Tony Blair is to hold talks with police and intelligence chiefs to establish what further powers they need in the wake of the London bombing atrocity.

Mr Blair's spokesman said the meeting was key "in terms of the pace and content" of any new measures.

The prime minister has indicated the issue of using phone intercept evidence in court will be discussed.

The meeting comes exactly two weeks after 52 people plus four bombers died in attacks on three trains and a bus.

Asked about the issue of intercept intelligence by Conservative leader Michael Howard at Wednesday's Prime Minister's Questions, the prime minister said he was happy to consider the idea.

Matter of principle?

"My own view has always been that if we possibly can use intercept evidence, we should because of the obvious value it can provide in certain cases," he told MPs.

"The difficulty is that up to now we have been advised by the security services that the disadvantages outweigh the benefits.

"However, I think in the light of what has happened, it is obviously sensible to go back and consult them again."

He added that as a "matter of principle" he would prefer to have the use of intercept evidence in court proceedings available.

Former M15 officer Michael Flint told BBC News the security services are not equipped to cope with the new kind of threat.

"You need people with ethnic backgrounds to conduct the surveillance operation.
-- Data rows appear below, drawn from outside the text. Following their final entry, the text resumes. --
== wip/pepper ==
Design comp_mult_top, start of the top module:
module comp_mult_top #(
parameter NO_MULT   = 4     ,  
parameter APB_BADDR = 0     ,  
parameter SYS_AW    = 16    ,  
parameter REG_DW    = 16       
)(
input                    clk         ,  
input                    rst_n       ,  
input      [ SYS_AW-1:0] apb_paddr   ,  
input                    apb_psel    ,  
input                    apb_penable ,  
input                    apb_pwrite  ,  
input      [REG_DW -1:0] apb_pwdata  ,  
output                   apb_pready  ,  
output reg [REG_DW -1:0] apb_prdata  ,  
output reg               apb_pslverr ,  
output reg               mem_ce      ,  
output reg               mem_we      ,  
output reg [SYS_AW -1:0] mem_addr    ,  
output reg [     8 -1:0] mem_wr_data ,  
input      [     8 -1:0] mem_rd_data    
);
Settings: LEC_CHECK=0, ABC_AREA=1, CAP_MARGIN=20, CORE_MARGIN=2, CORE_UTILIZATION=67, CTS_CLUSTER_SIZE=98, PLACE_DENSITY=0.41, SETUP_SLACK_MARGIN=1.24, SLEW_MARGIN=20, TNS_END_PERCENT=5; clock period 5.15 ns.
run.sh (not shown) runs the stock make flow with config.mk's settings and CLKGATE_MAP_FILE=.
No crash in wip/pepper: every stage finished, but the layout fails its final checks due to negative setup slack.
Input changes introduced in wip/cedar (baseline for comparison: wip/pepper):
- CTS_CLUSTER_SIZE: 98 -> 36
- TNS_END_PERCENT: 5 -> unset
- CORE_UTILIZATION: 67 -> 66
- PLACE_DENSITY: 0.41 -> unset
- ABC_AREA: 1 -> unset
- HOLD_SLACK_MARGIN: unset -> 0.29
- the clock period (ns, I/O delays scaled along): 5.15 -> 8.58
==> results <==
- wip/cedar closes out successfully: all stages finished, all timing, DRC and antenna checks passed.
- From wip/pepper to wip/cedar the numbers moved as follows: final worst-path cycle share moved down; area of all sequential standard cells ~0 delta; reg2reg setup slack grew by 2.54 ns; number of distinct library cells after synthesis +44%.
- Slowest cell on the critical path: fa_1 -> wip/pepper, or4b_4 -> wip/cedar
- The dominant kind of combinational cell comes out adder cells in one run and simple AND/OR/NAND/NOR gates in the other, namely in wip/cedar and wip/pepper respectively.
- wip/cedar against wip/pepper: hold slack has decreased, global routing usage on met3 has decreased, via count has decreased, global-route usage has decreased.
- Max max-slew headroom at the worst pin across wip/pepper and wip/cedar: wip/pepper
- Measured against each other, wip/pepper and wip/cedar differ in via count of the first global-routing pass, the higher figure coming from wip/pepper.
- Of wip/cedar and wip/pepper, it is wip/cedar that has the lower final instance area.
- mem_rd_data[0] as the launch point of the worst path was reported by wip/cedar, and data_reg[0]$_DFFE_PN0P_ by wip/pepper.
Modified inputs, wip/xenon compared to wip/cedar
- swapping 66 for 40 in CORE_UTILIZATION
- clearing SETUP_SLACK_MARGIN, which used to be 1.24
- clearing CTS_CLUSTER_SIZE, which used to be 36
- clearing HOLD_SLACK_MARGIN, which used to be 0.29
- swapping 8.58 for 10.0 in the clock period (ns, I/O delays scaled along)
### Flow results
Measured against each other, wip/cedar and wip/xenon differ in summed area of non-filler cells in the final layout, the lower figure coming from wip/xenon.
Against wip/cedar, total routed wirelength in wip/xenon came out better.
Taking wip/cedar over wip/xenon, the internal portion of total power ratio works out to 1.3.
wip/xenon against wip/cedar: sequential power shows a reduction of about 14%, detailed route wirelength on metal2 shows a reduction of 6.8%, transition at the pin with the smallest max-transition slack shows a reduction of 0.027 ns.
Modified inputs, wip/ember compared to wip/xenon
- CTS_CLUSTER_SIZE newly set to 41
- CELL_PAD_IN_SITES_GLOBAL_PLACEMENT newly set to 2
- CAP_MARGIN changed from 20 to 15
- CTS_CLUSTER_DIAMETER newly set to 334
Findings:
When wip/ember is set beside wip/xenon, its combinational fraction of design power turns out to be 0.5 points larger.
wip/ember and wip/xenon ended up with roughly the same source-to-sink clock delay at the later pin of the worst-skew pair.
| data arrival time of the worst path | wip/ember vs wip/xenon | 0.02 ns higher |
wip/ember against wip/xenon: fmax now sits at about the same level, sequential share of layout area level.
[compare] base=wip/xenon new=wip/ember: clock network area share level, final worst hold slack moved up, core utilization level.

## run A
comp_mult_top again, from the RTL that the note above started with.
export LEC_CHECK = 0
export ABC_AREA = 1
export CAP_MARGIN = 25
export CORE_MARGIN = 8
export CORE_UTILIZATION = 45
export CTS_CLUSTER_DIAMETER = 227
export CTS_CLUSTER_SIZE = 98
export GPL_ROUTABILITY_DRIVEN = 0
export GPL_TIMING_DRIVEN = 1
export HOLD_SLACK_MARGIN = 0.19
export PLACE_DENSITY_LB_ADDON = 0.3
export SLEW_MARGIN = 20
export TNS_END_PERCENT = 20
create_clock -name core_clock -period 9.98 [get_ports {clk}]
diff inputs: run A => run B
Settings: a change of CTS_CLUSTER_SIZE from 98 to 40; a change of CORE_UTILIZATION from 45 to 70; an added PLACE_DENSITY of 0.61; a deleted PLACE_DENSITY_LB_ADDON that had been 0.3; a deleted TNS_END_PERCENT that had been 20; a change of CORE_MARGIN from 8 to 2; a deleted CTS_CLUSTER_DIAMETER that had been 227; an added SETUP_SLACK_MARGIN of 0.67; a change of the clock period (ns, I/O delays scaled along) from 9.98 to 8.12.
Findings:
Run B ran to completion and came out clean on the timing, DRC and antenna checks. Run A → run B: worst setup slack shrank by 640 ps, global-route wire length before repair grew by 1.8%, clock group share of total power shrank by 0.7 points, biggest cell delay along the critical path shrank by 60 ps.
Inputs modified between run B and run C:
Settings: a change of CAP_MARGIN from 25 to 15; a change of CORE_UTILIZATION from 70 to 72; a change of ABC_AREA from 1 to 0; a deleted PLACE_DENSITY that had been 0.61; a deleted SETUP_SLACK_MARGIN that had been 0.67; a change of HOLD_SLACK_MARGIN from 0.19 to -0.05; a change of the clock period (ns, I/O delays scaled along) from 8.12 to 6.71.
[summary]
- Although run C finished all stages, its layout failed final checks on setup timing.
- Summary of run C over run B: met3 track demand over resource in global routing up 1.0 points; buffers plus inverters on the worst setup path down 3; average routed wire per standard cell up 47%.

comp_mult_top again, from the RTL that the note above started with.
## comp_mult_top
module comp_mult_top #(
parameter NO_MULT   = 4     ,  
parameter APB_BADDR = 0     ,  
parameter SYS_AW    = 16    ,  
parameter REG_DW    = 16       
)(
input                    clk         ,  
input                    rst_n       ,  
input      [ SYS_AW-1:0] apb_paddr   ,  
input                    apb_psel    ,  
input                    apb_penable ,  
input                    apb_pwrite  ,  
input      [REG_DW -1:0] apb_pwdata  ,  
output                   apb_pready  ,  
output reg [REG_DW -1:0] apb_prdata  ,  
output reg               apb_pslverr ,  
output reg               mem_ce      ,  
output reg               mem_we      ,  
output reg [SYS_AW -1:0] mem_addr    ,  
output reg [     8 -1:0] mem_wr_data ,  
input      [     8 -1:0] mem_rd_data    
);
localparam DWIDTH = 8 ;
localparam IDLE   = 2'b00;  
localparam RD_OPS = 2'b01;  
localparam WORK   = 2'b10;  
localparam WR_RES = 2'b11;  
reg  [       REG_DW -1:0] op1_addr      ;  
reg  [       REG_DW -1:0] op2_addr      ;  
reg  [       REG_DW -1:0] res_addr      ;  
reg  [       REG_DW -1:0] no_op         ;  
reg  [       REG_DW -1:0] cfg_start     ;  
reg  [       REG_DW -1:0] sts_stop      ;  
wire                      wr_op1_addr   ;  
wire                      wr_op2_addr   ;  
wire                      wr_res_addr   ;  
wire                      wr_no_op      ;  
wire                      wr_cfg_start  ;  
wire                      wr_sts_stop   ;  
wire                      rd_sts_stop   ;  
wire                      rd_sts_state  ;  
wire                      sel_regs      ;  
reg                       op_val        ;  
wire                      op_rdy        ;  
  ...
export LEC_CHECK = 0
export ABC_AREA = 0
export CAP_MARGIN = 5
export CELL_PAD_IN_SITES_DETAIL_PLACEMENT = 1
export CORE_MARGIN = 7
export CORE_UTILIZATION = 41
export CTS_CLUSTER_DIAMETER = 279
export CTS_CLUSTER_SIZE = 95
export GPL_ROUTABILITY_DRIVEN = 1
export GPL_TIMING_DRIVEN = 0
export HOLD_SLACK_MARGIN = 0.19
export MAX_ROUTING_LAYER = met4
export PLACE_DENSITY_LB_ADDON = 0.17
export SETUP_SLACK_MARGIN = 0.67
export SLEW_MARGIN = 40
create_clock -name core_clock -period 9.98 [get_ports {clk}]
Then changed:
Settings changed: ABC_AREA 0 to 1, CAP_MARGIN 5 to 25, CELL_PAD_IN_SITES_DETAIL_PLACEMENT 1 to not set, CORE_ASPECT_RATIO set to 1.88, CORE_MARGIN 7 to 8, CORE_UTILIZATION 41 to 72, CTS_CLUSTER_DIAMETER 279 to 227, CTS_CLUSTER_SIZE 95 to 98, GPL_ROUTABILITY_DRIVEN 1 to 0, GPL_TIMING_DRIVEN 0 to 1, MAX_ROUTING_LAYER met4 to not set, PLACE_DENSITY_LB_ADDON 0.17 to 0.3, SETUP_SLACK_MARGIN 0.67 to not set, SLEW_MARGIN 40 to 20, TNS_END_PERCENT set to 20.
The new run passed the timing, DRC and antenna checks.
Non-clock buffer count decreases by 88.
Worst setup slack is better by 190 ps.
Total power shrinks by 39%.
Clock skew shrinks by 7.6 ps.
Utilization came out higher by 32 points.
Wire length rose by 14%.
Combinational power is lower by 84%.
Then changed:
Settings changed: ABC_AREA 1 to 0, CORE_ASPECT_RATIO 1.88 to not set, CORE_UTILIZATION 72 to 41, PLACE_DENSITY set to 0.59, PLACE_DENSITY_LB_ADDON 0.3 to not set.
The new run produced a clean layout.
Sequential share of layout area climbs by 1.0 points.
Non-clock buffer count climbs by 31.
Setup slack loses 420 ps.
Global-route usage drops by 22 points.
Routed wire length drops by a quarter to a third.
Design area drops by a few percent.
Clock skew climbs by 8.0 ps.
Die area climbs by well over a third.

== juniper ==
comp_mult_top again, from the RTL that the note above started with.
Settings: LEC_CHECK=0, CAP_MARGIN=40, CORE_MARGIN=2, CORE_UTILIZATION=66, CTS_CLUSTER_DIAMETER=29, SETUP_SLACK_MARGIN=1.24, SLEW_MARGIN=20; clock period 8.58 ns.
## Diff of input files: onyx against juniper
# juniper
export LEC_CHECK = 0
export CAP_MARGIN = 40
export CORE_MARGIN = 2
export CORE_UTILIZATION = 66
export CTS_CLUSTER_DIAMETER = 29
export SETUP_SLACK_MARGIN = 1.24
export SLEW_MARGIN = 20
create_clock -name core_clock -period 8.58 [get_ports {clk}]
# onyx
export LEC_CHECK = 0
export CAP_MARGIN = 20
export CORE_MARGIN = 2
export CORE_UTILIZATION = 40
export SETUP_SLACK_MARGIN = 1.74
export SLEW_MARGIN = 20
create_clock -name core_clock -period 9.39 [get_ports {clk}]
Findings:
Compare juniper and onyx | die outline area higher: onyx
Run comparison: juniper top layer reached by signal wires met5; onyx top layer reached by signal wires met4
After synthesis and placement, the instance count of onyx is above that of juniper.
In the metrics for juniper and onyx, the one carrying the higher total buffers and inverters traversed by the critical path is juniper.
Here is what was changed in the inputs of tundra compared with onyx.
# onyx
export LEC_CHECK = 0
export CAP_MARGIN = 20
export CORE_MARGIN = 2
export CORE_UTILIZATION = 40
export SETUP_SLACK_MARGIN = 1.74
export SLEW_MARGIN = 20
create_clock -name core_clock -period 9.39 [get_ports {clk}]
# tundra
export LEC_CHECK = 0
export CAP_MARGIN = 20
export CORE_MARGIN = 2
export CORE_UTILIZATION = 33
export SLEW_MARGIN = 20
create_clock -name core_clock -period 9.39 [get_ports {clk}]
Notes after the runs:
- Delta (tundra minus onyx): combined flip-flop and latch cell area closely matched the old numbers, synthesis-to-finish area growth decreased by 3.6 points relative to the old numbers.
- Compared with onyx, tundra shows global-route met1 utilization lower by 3.2 points.
- tundra -> onyx: summed standard-cell area reported by yosys delta 0, exact match
- Relative to onyx, tundra improves total internal power.
- mem_rd_data[1] as the start point of the critical path was reported by tundra, and mem_rd_data[2] by onyx.
- From onyx to tundra the numbers moved as follows: clock latency on the worst-skew pair fell by 0.02 ns; met3 wirelength from detailed routing rose by about 7.5%; relative slew slack fell by 14 points.
Relative to tundra, the following input files were edited for garnet:
# tundra
export LEC_CHECK = 0
export CAP_MARGIN = 20
export CORE_MARGIN = 2
export CORE_UTILIZATION = 33
export SLEW_MARGIN = 20
create_clock -name core_clock -period 9.39 [get_ports {clk}]
# garnet
export LEC_CHECK = 0
export ABC_AREA = 1
export CAP_MARGIN = 20
export CORE_MARGIN = 2
export CORE_UTILIZATION = 60
export CTS_CLUSTER_SIZE = 98
export SLEW_MARGIN = 20
export TNS_END_PERCENT = 5
create_clock -name core_clock -period 5.15 [get_ports {clk}]
### Flow results
No crash in garnet: every stage finished, but the layout fails its final checks due to setup timing.
Via count (garnet over tundra): increase, about 44%
Compared with tundra, in garnet AND-OR/OR-AND share of the synthesized area moved down; post-synthesis area per instance -20%; post-synthesis cell count increased by 870 relative to the old numbers; total wire length went up by 24 mm; fraction of the cycle the final worst path needs grew by 39 points.
Looking at top routing layer in use, the met4 result is from garnet; the met5 one comes from tundra.
Area after synthesis on garnet is behind tundra.
Power and IR drop assume default switching activity.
The people that they had before, white young males and females, would simply stand out."

He said in the four or five years of the current raised threat there had not been time to build up close links with intelligence services in the Middle East and South Asia.

Professor Anthony Glees, director of Brunel University's Centre for Intelligence and Security Services, said intelligence officers needed to return to "elementary tasks" like monitoring subversion, and other "Cold War tactics".

Mr Blair has also said he wants an international conference about issues arising from Islamic extremism.

He told MPs: "Though the terrorists will use all sorts of issues to justify what they do, the roots of it do go deep, they are often not found in this country alone therefore international action is also necessary."

'Indirect incitement'

On Wednesday Home Secretary Charles Clarke revealed he has asked the Home Office, Foreign Office and the intelligence agencies to establish a full database of extremists.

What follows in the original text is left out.